A few episodes later, May drove the Veyron at the VW test track and took it to its top speed of 407.16 km/h. In series 10, Hammond raced the Veyron against the Eurofighter Typhoon and lost. He also raced the car in Series 13 against a McLaren F1 driven by The Stig in a one-mile (1.6 km) drag race in Abu Dhabi. The commentary focused on Bugatti's "amazing technical achievement" versus the "non-gizmo" racing purity of the F1. While the F1 was quicker off the line and remained ahead until both cars were travelling at approximately 200 km/h, the Bugatti overtook its competitor from 200 to 300 km/h and emerged the victor. Hammond has stated that he did not use the Veyron's launch control in order to make the race more interesting.

The Veyron also won the award for "Car of the Decade" in Top Gears end of 2010 award show. Clarkson commented, "It was a car that just rewrote the rule book really, an amazing piece of engineering, a genuine Concorde moment". When the standard version was tested in 2008, it did not reach the top of the lap time leader board, with a time of 1:18.3, which was speculated as being due to the car's considerable weight disadvantage against the other cars towards the top. In 2010 the Super Sport version achieved the fastest ever time of 1:16.8 (dethroned the Gumpert Apollo S, replaced by the Ariel Atom V8 in 2011), as well as being taken to a verified average top speed of 431 km/h by Raphanel on the programme, thenceforth retaking its position as the fastest production car in the world.

=== Martin Roach ===
In 2011, Martin Roach's book Bugatti Veyron: A Quest for Perfection – The Story of the Greatest Car in the World took the stance that the car had now become so famous that it is effectively a bona fide celebrity.
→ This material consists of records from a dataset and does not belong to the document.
This design comes from an exercise in tuning for small area on the open sky130 flow, not from production work.
Only simulation tests tie the RTL to the original design; equivalence was not proved.
Power and IR drop assume default switching activity.

===== design/flow/constraint.sdc =====
create_clock -name core_clock -period 12.0 [get_ports {clk}]
set_input_delay 2.4000 -clock core_clock [delete_from_list [all_inputs] [get_ports {clk}]]
set_output_delay 2.4000 -clock core_clock [all_outputs]
set_load 0.01 [all_outputs]

===== design/flow/design.v =====
`default_nettype none
package sat_pkg;
    localparam int num_bool_vars = 2;                        
    localparam int num_int_vars  = 2;                        
    localparam int num_vars      = num_bool_vars + num_int_vars;  
    localparam int num_clauses   = 4;                        
    localparam int int_width  = 4;    
    localparam int sum_width  = 10;   
    localparam int gain_width = 3;    
    localparam int idx_width  = $clog2(num_clauses);
    localparam int assign_w = num_bool_vars + 2 * int_width;   
    localparam int code_w   = 2 * num_bool_vars;
    localparam int bias_lsb = code_w;
    localparam int coef0_lsb = code_w + int_width;
    localparam int coef1_lsb = code_w + 2 * int_width;
    localparam int clause_w = code_w + 3 * int_width;   
    localparam int formula_w = num_clauses * clause_w;
endpackage
`default_nettype wire
`default_nettype none
module lm_fa
(
    input  wire a,
    input  wire b,
    input  wire c,
    output wire s,
    output wire co
);
    assign s  = a ^ b ^ c;
    assign co = (a & b) | (a & c) | (b & c);
endmodule
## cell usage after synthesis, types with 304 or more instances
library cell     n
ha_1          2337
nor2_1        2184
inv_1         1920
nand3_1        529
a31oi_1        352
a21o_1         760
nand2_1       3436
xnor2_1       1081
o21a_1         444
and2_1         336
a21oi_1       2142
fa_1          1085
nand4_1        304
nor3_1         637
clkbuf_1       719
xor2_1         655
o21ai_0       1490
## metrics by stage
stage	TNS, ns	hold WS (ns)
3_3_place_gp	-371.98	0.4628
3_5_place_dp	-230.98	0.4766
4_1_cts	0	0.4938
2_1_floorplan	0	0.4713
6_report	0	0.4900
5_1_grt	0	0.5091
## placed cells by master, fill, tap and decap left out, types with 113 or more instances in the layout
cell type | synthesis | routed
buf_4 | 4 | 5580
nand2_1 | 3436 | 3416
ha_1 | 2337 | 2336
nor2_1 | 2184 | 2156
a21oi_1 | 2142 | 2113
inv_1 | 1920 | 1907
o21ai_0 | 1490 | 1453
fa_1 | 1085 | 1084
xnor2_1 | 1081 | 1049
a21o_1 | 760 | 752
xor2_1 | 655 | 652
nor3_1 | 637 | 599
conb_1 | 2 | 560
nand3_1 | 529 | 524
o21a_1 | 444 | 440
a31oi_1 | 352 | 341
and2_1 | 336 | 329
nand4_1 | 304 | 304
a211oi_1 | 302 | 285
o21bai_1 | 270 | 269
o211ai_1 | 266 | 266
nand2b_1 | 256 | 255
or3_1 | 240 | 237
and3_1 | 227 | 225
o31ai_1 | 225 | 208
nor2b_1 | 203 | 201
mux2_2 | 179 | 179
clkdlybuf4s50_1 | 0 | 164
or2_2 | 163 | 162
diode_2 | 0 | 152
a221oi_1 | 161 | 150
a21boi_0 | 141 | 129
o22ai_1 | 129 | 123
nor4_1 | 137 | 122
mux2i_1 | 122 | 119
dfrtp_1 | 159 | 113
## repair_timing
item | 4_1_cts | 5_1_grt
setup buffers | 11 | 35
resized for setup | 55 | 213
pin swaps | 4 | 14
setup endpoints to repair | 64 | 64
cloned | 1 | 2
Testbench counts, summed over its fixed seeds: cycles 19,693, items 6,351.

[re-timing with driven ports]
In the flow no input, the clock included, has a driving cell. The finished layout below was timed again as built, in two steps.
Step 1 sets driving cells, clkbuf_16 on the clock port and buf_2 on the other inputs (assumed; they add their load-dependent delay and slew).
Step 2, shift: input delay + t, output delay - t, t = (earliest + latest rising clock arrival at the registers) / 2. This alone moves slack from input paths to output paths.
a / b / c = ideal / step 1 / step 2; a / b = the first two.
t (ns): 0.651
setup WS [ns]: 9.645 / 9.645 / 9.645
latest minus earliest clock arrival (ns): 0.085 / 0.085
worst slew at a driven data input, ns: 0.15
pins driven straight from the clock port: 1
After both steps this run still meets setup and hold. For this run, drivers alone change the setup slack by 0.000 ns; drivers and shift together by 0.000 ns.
From an optimization exercise on the open Yosys and OpenROAD flow, aimed at small area, a short achievable clock period and few clock cycles; shortcuts taken in it are not production practice. At most, simulation tests tie the RTL to the original design; equivalence was not proved.

==> v11: inputs <==
Design cordic_rot_iter, start of the top module:
module cordic_rot_iter (
    input  logic        clk_i,
    input  logic        rst_i,
    input  logic        valid_i,
    output logic        ready_o,
    input  logic [63:0] angle_i,
    output logic        valid_o,
    input  logic        ready_i,
    output logic [63:0] cos_o,
    output logic [63:0] sin_o,
    output logic        range_err_o
);
export LEC_CHECK = 0
export CAP_MARGIN = 20
export CORE_MARGIN = 2
export CORE_UTILIZATION = 40
export CTS_BUF_LIST = sky130_fd_sc_hd__clkbuf_4 sky130_fd_sc_hd__clkbuf_8
export SETUP_SLACK_MARGIN = 5.0
export SLEW_MARGIN = 20
create_clock -name core_clock -period 8.0 [get_ports {clk_i}]
run.sh (not shown) runs the stock make flow with config.mk's settings and CLKGATE_MAP_FILE= SYNTH_SCRIPT=/design/flow/synth_recipe.tcl, a recipe that flattens the netlist after the stock synthesis.
==> v20 (differences from v11) <==
- SETUP_SLACK_MARGIN: 5.0 -> 4.5
==> comparison <==
Against v20, the worst setup slack of v11 is worse by 0.017 ns.
Between v20 and v11, the lower routed wire length is in v20 (gap 7.4%, measured against v11).
Synthesized cell count is the same in v11 and v20.
In flip-flop and latch count, v20 and v11 do not differ.
Against v11, the design area of v20 is lower by about 11%.
In clock-buffer cell count, v11 and v20 do not differ.
In critical path depth, v20 and v11 do not differ.
Die area is the same in v11 and v20.
Fmax: v11 is lower than v20 (about 0.46%).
The book follows its author as he attempts to track down and drive the car, along the way interviewing chief designers, test drivers, and the president of Bugatti.

=== Gordon Murray ===
During its development period McLaren F1 designer Gordon Murray said in UK auto magazine Evo: "The most pointless exercise on the planet has got to be this four-wheel-drive, thousand-horsepower Bugatti." But after driving it he called it "a huge achievement".

Murray was impressed with the Veyron's engine and transmission after he test drove one for Road & Track magazine. He also praised its styling: "The styling is a wonderful mélange of classic curves and mechanical edges and elements — this should ensure that the car will still look good years from now, and therefore have a chance of becoming a future classic."